(Your task) Your job is to report every line of the entries that has "beats".

(Stored data entries)
● ● ● ● ●

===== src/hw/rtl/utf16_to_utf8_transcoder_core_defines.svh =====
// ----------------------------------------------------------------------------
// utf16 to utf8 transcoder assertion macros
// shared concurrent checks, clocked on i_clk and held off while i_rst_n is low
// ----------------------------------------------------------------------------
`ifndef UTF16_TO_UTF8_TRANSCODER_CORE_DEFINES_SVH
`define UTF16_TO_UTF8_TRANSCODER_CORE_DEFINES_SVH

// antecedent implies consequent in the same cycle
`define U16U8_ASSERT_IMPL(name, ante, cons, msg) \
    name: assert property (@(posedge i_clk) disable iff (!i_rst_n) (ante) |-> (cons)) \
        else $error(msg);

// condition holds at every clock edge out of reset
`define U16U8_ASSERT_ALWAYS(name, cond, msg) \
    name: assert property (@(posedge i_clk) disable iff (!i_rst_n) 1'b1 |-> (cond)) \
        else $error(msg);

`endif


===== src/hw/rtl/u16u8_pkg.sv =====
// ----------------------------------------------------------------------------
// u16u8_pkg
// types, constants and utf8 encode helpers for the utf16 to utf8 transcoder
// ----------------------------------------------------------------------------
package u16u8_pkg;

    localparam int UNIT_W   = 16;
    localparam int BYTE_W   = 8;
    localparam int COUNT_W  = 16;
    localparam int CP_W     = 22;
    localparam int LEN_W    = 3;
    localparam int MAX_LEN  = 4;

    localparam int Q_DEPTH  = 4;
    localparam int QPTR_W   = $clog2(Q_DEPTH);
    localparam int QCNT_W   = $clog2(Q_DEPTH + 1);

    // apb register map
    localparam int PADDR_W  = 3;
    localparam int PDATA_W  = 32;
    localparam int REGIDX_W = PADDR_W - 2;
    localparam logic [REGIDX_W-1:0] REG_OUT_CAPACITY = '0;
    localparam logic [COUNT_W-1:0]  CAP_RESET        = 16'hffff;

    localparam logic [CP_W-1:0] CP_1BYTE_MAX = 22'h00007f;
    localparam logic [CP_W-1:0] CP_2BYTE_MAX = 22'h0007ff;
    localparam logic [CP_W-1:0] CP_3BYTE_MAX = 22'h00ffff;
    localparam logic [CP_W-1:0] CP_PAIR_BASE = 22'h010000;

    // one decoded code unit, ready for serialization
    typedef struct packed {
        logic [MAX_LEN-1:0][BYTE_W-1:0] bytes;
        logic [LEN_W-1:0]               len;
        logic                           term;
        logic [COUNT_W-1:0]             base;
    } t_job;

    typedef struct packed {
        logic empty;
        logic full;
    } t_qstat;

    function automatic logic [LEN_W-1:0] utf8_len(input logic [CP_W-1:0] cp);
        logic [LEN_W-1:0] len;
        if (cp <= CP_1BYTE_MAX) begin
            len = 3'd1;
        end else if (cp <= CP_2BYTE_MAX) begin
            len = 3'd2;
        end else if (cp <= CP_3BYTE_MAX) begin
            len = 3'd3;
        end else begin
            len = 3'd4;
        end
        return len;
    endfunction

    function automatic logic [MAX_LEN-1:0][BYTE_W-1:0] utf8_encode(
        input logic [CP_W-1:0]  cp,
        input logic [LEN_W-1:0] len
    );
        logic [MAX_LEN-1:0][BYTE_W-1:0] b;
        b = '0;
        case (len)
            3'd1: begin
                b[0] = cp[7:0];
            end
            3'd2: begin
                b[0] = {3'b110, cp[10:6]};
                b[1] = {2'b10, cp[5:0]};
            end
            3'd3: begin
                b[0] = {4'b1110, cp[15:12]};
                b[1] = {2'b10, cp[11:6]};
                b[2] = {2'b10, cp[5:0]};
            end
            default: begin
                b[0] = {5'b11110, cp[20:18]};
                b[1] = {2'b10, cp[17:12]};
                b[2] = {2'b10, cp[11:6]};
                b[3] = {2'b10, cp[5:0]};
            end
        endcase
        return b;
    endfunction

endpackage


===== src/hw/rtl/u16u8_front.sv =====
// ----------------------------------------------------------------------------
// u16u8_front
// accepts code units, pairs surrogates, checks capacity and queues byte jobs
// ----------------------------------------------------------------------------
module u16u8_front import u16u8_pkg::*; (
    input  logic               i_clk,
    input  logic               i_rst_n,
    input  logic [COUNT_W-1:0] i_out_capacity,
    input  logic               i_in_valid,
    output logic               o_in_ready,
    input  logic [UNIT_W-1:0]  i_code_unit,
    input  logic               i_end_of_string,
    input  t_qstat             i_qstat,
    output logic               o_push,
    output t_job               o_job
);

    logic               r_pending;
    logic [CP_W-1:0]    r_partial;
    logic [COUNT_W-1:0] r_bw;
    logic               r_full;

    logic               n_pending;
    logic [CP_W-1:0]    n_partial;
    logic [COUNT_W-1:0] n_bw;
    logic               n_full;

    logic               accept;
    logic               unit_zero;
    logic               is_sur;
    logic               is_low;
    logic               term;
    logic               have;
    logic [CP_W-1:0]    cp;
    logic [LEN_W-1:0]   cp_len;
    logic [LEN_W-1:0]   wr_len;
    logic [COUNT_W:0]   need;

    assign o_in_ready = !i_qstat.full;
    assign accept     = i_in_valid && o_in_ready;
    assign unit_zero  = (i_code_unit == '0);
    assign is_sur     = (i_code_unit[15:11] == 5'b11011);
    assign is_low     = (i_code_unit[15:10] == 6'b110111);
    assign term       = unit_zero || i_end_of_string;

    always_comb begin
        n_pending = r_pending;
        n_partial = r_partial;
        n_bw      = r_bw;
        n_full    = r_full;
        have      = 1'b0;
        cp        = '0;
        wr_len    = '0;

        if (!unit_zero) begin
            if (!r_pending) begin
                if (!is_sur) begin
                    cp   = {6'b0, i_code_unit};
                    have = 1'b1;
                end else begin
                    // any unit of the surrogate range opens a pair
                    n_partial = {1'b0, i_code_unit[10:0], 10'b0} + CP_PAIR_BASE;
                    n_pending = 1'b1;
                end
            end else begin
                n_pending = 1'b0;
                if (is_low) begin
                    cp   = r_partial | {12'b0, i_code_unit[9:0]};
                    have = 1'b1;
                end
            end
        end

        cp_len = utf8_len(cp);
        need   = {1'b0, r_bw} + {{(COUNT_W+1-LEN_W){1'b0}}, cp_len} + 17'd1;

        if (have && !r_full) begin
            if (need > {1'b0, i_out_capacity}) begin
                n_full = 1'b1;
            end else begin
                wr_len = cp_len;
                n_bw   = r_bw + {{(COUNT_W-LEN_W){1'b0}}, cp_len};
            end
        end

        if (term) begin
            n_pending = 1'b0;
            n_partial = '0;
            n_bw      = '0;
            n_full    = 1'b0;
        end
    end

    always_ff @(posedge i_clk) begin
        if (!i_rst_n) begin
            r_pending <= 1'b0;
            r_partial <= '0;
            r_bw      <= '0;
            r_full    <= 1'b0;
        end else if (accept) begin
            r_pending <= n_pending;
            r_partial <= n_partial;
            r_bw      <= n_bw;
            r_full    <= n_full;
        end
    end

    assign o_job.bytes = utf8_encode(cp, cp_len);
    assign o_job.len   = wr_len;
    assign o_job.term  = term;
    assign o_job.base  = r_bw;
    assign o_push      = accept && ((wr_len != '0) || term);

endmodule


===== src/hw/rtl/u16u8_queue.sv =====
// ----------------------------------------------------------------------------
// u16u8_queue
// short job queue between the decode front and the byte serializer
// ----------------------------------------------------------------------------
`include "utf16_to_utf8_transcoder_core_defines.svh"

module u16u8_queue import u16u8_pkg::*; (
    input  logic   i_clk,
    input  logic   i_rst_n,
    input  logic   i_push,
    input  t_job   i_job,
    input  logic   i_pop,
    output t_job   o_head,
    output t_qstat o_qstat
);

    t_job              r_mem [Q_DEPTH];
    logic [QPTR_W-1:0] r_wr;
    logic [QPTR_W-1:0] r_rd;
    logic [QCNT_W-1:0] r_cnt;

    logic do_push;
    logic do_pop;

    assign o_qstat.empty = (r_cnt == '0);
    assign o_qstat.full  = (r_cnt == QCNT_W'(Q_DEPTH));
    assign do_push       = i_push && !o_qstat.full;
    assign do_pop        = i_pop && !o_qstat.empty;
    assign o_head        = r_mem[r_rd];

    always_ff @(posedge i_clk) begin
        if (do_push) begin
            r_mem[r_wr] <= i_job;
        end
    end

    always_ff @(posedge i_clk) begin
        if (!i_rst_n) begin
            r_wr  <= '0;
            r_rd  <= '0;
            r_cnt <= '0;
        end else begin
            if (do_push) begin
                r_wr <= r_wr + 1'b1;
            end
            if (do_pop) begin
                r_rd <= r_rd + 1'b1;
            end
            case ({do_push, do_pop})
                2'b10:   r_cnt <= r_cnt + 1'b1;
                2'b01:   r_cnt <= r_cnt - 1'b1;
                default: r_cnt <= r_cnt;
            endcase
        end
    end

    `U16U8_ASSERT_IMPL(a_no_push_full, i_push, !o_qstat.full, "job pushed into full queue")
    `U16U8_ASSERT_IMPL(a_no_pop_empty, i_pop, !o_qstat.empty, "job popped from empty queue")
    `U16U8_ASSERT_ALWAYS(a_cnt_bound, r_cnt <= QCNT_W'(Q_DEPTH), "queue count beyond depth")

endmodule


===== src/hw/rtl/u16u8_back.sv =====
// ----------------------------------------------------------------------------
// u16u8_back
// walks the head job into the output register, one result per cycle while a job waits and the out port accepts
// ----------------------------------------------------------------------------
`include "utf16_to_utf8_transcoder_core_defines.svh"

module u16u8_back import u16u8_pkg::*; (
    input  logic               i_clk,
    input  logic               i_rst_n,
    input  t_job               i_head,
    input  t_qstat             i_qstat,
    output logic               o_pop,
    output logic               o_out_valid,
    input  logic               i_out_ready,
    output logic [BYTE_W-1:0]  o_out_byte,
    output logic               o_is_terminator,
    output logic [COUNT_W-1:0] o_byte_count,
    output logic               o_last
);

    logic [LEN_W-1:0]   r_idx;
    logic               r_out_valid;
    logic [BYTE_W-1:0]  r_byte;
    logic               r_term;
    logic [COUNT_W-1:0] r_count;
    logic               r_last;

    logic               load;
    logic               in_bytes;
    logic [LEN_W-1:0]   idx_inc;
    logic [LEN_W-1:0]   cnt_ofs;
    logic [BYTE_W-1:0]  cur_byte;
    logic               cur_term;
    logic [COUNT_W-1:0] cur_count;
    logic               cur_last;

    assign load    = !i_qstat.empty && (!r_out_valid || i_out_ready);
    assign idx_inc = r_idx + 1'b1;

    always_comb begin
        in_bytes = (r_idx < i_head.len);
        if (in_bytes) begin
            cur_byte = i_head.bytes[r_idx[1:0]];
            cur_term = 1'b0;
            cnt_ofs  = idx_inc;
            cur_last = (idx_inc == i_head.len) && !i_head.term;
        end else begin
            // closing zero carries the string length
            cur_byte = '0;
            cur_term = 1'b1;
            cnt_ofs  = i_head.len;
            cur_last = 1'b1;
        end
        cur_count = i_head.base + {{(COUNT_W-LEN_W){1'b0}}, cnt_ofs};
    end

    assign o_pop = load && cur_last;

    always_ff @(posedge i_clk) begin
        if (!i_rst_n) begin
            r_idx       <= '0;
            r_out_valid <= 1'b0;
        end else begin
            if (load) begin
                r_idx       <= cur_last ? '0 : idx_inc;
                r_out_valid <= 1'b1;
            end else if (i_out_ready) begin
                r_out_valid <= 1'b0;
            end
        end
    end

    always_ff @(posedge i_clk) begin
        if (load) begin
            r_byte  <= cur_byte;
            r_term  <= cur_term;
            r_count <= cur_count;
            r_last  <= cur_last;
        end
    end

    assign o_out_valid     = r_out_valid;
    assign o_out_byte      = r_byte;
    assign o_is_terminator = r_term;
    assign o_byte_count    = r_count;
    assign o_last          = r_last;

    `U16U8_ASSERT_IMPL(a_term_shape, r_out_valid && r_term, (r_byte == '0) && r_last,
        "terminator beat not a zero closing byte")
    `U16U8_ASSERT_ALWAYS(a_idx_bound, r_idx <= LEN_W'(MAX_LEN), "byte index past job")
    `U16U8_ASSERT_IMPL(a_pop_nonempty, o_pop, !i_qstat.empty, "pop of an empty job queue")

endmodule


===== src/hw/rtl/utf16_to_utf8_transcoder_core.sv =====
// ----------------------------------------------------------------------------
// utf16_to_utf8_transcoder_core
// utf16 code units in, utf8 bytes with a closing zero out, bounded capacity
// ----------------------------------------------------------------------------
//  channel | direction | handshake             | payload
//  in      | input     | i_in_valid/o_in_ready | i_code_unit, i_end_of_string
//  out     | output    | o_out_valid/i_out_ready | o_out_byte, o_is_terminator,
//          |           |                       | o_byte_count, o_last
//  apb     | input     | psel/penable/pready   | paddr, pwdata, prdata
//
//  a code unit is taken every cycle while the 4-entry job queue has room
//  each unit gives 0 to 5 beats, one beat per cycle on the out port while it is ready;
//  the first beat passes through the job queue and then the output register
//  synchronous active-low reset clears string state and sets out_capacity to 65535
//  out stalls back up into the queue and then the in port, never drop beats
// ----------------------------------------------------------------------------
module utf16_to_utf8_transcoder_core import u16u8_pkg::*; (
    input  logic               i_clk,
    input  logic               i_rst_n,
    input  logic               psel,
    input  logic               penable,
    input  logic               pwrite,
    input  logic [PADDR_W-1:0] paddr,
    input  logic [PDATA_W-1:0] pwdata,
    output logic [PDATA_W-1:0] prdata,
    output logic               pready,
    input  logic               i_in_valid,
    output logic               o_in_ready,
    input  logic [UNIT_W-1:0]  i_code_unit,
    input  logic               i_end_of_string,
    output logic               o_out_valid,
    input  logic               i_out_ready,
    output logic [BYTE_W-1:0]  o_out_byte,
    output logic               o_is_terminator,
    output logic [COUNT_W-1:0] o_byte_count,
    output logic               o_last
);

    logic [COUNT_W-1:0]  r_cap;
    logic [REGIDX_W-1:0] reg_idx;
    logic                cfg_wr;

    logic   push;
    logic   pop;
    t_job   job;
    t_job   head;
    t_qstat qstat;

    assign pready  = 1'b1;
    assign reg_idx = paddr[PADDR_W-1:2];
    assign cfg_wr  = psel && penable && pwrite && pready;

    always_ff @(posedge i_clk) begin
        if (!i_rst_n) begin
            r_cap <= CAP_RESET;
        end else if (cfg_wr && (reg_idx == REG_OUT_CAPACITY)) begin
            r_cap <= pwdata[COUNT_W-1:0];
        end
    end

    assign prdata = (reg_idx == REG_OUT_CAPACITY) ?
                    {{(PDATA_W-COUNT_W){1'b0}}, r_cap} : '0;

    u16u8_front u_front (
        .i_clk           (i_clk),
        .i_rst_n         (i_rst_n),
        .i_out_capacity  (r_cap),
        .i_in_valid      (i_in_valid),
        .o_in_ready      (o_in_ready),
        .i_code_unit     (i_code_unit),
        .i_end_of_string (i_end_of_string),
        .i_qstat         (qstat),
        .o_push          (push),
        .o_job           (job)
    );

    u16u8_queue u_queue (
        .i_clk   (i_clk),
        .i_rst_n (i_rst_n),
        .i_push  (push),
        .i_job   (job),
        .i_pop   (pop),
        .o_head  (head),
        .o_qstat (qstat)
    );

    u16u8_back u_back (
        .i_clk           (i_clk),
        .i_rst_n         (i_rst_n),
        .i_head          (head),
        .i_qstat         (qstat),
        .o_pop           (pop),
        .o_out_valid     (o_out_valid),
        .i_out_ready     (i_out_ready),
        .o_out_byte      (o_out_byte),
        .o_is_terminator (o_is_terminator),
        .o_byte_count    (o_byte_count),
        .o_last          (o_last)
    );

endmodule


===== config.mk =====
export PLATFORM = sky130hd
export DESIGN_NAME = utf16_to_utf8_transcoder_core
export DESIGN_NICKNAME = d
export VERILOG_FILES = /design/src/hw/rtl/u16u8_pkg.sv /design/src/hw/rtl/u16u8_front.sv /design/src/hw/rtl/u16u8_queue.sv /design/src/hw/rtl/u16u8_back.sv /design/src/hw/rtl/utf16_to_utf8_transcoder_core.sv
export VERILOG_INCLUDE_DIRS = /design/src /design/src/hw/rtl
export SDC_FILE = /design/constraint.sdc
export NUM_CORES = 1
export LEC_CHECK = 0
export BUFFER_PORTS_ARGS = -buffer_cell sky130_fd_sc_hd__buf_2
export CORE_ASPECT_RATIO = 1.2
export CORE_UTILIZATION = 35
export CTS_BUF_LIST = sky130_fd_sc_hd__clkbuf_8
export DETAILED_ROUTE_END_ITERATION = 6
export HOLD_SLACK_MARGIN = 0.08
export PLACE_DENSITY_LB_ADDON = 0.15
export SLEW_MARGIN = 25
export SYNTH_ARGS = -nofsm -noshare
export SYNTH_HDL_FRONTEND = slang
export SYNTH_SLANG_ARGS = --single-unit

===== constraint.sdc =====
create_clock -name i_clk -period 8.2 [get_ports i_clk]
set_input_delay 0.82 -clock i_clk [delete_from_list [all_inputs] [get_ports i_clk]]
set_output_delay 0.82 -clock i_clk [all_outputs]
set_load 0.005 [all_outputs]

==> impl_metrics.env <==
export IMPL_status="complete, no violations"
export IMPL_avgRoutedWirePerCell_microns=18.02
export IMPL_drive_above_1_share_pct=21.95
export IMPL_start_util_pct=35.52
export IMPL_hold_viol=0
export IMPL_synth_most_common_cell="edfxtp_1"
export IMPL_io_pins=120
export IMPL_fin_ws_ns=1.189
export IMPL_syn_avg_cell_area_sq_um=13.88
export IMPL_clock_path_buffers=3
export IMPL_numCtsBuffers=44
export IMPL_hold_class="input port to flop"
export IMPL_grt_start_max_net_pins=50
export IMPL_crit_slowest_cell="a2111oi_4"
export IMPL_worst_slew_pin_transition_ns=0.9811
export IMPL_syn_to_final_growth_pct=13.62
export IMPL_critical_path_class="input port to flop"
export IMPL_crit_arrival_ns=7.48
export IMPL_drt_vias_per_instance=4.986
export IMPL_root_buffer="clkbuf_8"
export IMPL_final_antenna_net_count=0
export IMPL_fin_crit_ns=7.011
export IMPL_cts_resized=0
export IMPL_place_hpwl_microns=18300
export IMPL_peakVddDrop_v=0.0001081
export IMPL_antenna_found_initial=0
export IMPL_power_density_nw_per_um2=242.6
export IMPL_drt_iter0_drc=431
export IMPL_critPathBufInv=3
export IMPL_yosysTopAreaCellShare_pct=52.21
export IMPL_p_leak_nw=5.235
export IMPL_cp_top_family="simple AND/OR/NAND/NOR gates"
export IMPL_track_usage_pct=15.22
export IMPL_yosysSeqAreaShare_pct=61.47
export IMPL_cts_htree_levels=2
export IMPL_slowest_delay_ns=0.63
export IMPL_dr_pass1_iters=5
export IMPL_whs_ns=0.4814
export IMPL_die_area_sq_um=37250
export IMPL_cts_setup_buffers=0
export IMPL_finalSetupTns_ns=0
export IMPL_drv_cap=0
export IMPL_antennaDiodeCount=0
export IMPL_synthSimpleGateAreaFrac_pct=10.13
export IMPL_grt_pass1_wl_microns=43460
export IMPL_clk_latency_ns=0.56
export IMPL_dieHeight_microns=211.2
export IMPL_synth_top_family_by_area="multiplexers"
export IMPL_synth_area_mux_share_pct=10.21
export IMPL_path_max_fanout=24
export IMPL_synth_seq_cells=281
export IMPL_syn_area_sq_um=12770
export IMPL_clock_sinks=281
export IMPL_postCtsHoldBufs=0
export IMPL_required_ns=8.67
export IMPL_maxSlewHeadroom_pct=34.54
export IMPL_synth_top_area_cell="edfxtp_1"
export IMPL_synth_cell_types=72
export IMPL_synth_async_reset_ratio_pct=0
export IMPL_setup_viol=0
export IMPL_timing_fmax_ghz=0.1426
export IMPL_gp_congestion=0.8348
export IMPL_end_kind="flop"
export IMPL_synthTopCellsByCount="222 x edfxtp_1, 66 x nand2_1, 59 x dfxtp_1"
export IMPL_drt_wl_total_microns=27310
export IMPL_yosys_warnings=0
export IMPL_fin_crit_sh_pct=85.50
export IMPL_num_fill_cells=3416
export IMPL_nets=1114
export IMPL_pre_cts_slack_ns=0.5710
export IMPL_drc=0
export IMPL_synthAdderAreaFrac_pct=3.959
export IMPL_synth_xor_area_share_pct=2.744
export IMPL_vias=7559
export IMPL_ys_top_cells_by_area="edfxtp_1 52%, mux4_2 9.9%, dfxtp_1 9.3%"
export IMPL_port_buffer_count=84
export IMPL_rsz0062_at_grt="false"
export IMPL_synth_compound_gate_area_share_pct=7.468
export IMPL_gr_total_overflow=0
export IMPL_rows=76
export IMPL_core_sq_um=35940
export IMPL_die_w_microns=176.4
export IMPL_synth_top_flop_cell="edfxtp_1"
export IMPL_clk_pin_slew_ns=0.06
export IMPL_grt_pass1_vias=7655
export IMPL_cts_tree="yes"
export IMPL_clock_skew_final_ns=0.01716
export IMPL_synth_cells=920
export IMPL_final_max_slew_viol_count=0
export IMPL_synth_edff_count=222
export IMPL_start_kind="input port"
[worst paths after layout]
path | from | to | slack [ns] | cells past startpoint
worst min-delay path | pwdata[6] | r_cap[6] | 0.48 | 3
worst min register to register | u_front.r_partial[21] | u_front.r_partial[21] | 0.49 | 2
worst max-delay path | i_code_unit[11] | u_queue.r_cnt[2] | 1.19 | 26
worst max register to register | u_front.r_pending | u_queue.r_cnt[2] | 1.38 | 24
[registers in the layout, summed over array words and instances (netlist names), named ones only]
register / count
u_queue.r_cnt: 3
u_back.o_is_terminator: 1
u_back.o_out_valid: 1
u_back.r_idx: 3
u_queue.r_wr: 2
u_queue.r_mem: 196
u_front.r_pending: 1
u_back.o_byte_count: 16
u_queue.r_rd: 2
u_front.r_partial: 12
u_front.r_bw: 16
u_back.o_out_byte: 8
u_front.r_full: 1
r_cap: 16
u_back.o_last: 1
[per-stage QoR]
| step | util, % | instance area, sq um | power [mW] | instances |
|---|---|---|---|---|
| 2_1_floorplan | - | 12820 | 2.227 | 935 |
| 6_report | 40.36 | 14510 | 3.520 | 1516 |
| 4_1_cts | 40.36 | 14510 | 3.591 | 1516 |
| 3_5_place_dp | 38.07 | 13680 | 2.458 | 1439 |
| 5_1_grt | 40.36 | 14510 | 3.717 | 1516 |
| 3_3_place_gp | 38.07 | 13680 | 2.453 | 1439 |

● ● ● ● ●

(Finished exercise)
//  each unit gives 0 to 5 beats, one beat per cycle on the out port while it is ready;
//  out stalls back up into the queue and then the in port, never drop beats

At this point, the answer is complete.